▶ About this task
When a line of the listing below has the string "constraint" in it, copy that line.

▶ Material provided

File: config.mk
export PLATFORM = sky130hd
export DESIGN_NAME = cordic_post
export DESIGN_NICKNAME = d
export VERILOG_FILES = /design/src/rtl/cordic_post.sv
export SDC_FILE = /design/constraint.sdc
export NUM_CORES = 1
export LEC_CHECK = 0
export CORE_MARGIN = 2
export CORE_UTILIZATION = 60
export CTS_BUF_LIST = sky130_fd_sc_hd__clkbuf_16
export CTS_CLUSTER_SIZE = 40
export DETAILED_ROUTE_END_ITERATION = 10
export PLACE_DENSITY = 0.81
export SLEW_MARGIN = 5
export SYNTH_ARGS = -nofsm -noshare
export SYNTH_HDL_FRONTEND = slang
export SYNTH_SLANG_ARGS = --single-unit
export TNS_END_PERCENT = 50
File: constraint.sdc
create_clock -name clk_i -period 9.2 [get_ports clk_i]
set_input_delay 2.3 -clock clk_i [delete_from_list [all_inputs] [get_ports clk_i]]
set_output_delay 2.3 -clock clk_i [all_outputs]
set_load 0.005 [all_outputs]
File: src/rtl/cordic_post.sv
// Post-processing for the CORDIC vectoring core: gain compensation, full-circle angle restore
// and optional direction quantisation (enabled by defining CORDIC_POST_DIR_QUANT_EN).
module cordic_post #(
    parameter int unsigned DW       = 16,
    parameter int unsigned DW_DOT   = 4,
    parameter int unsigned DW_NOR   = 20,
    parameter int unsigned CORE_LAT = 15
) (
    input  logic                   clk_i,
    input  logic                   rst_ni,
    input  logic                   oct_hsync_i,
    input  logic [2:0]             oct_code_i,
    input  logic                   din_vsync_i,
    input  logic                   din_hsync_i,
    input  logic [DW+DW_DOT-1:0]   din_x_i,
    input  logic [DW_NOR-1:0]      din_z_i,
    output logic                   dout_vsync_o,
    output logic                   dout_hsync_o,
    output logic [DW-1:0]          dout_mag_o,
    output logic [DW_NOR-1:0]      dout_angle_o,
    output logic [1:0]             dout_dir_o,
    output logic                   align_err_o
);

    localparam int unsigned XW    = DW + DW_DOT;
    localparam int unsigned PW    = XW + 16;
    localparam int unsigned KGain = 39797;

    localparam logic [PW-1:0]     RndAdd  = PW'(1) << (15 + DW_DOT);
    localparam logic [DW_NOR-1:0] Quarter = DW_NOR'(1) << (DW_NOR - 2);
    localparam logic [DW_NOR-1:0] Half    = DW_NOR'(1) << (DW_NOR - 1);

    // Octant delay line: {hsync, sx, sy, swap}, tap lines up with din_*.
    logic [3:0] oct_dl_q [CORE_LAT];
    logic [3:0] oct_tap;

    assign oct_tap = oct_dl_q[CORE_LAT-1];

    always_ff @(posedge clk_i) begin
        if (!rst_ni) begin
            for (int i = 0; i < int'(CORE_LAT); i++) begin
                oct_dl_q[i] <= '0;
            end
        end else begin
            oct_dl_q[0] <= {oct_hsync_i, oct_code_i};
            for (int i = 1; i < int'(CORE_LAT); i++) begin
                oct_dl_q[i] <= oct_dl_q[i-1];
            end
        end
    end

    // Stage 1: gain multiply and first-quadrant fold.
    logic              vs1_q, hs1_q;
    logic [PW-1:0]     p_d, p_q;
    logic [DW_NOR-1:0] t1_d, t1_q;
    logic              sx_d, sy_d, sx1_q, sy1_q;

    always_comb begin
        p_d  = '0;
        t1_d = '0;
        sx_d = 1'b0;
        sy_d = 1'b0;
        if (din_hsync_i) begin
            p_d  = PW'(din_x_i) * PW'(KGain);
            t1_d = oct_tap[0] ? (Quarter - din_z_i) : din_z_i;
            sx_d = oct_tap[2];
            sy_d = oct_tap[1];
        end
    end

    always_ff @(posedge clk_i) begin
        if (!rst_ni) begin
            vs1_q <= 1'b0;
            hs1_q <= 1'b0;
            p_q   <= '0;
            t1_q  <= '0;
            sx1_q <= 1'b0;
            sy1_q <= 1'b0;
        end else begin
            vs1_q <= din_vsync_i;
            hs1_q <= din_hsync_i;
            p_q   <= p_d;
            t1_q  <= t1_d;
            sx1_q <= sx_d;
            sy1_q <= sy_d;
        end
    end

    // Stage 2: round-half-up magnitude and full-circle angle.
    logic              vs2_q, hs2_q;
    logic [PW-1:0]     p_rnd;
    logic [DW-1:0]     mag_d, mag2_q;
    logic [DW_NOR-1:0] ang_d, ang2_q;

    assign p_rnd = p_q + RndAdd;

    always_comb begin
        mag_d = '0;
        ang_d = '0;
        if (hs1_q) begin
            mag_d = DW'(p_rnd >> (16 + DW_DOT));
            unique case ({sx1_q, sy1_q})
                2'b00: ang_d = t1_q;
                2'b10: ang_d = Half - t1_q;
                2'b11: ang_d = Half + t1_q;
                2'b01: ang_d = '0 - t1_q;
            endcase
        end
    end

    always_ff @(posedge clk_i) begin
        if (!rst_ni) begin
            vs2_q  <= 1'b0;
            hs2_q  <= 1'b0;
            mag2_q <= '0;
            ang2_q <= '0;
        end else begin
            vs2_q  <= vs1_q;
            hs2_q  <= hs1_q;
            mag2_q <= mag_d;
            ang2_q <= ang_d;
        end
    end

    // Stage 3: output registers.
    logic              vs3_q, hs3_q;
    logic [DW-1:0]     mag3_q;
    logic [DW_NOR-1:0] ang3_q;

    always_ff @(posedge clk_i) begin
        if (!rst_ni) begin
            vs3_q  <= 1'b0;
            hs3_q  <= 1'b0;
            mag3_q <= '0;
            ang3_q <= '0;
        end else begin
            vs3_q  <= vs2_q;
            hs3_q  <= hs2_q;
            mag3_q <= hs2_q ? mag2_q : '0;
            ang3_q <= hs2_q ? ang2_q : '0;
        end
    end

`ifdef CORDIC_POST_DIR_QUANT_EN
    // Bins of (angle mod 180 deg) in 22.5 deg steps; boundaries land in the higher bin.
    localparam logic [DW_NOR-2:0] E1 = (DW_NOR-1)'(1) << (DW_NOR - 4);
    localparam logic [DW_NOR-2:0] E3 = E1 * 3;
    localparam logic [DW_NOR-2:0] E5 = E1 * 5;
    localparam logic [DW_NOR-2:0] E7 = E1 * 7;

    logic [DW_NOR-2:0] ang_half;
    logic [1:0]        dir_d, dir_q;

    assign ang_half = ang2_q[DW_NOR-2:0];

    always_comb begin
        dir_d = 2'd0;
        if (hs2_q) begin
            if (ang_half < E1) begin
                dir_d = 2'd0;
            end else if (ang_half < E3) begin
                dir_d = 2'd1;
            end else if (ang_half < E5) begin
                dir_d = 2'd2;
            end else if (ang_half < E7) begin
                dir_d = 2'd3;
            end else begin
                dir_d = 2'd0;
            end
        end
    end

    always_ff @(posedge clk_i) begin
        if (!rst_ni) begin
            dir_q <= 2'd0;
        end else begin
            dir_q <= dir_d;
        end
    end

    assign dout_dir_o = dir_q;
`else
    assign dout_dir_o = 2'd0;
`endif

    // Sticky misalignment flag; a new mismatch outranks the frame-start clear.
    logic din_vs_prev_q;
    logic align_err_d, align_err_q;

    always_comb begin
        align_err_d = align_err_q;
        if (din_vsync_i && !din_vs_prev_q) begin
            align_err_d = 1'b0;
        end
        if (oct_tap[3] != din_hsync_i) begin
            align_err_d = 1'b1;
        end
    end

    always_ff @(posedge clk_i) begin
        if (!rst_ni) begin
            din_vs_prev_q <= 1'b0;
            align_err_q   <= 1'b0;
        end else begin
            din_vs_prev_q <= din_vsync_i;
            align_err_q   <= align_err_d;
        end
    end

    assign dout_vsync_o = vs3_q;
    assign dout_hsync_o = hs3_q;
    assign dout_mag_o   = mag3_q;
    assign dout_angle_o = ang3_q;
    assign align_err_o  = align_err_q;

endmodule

▶ Answer below
export SDC_FILE = /design/constraint.sdc
File: constraint.sdc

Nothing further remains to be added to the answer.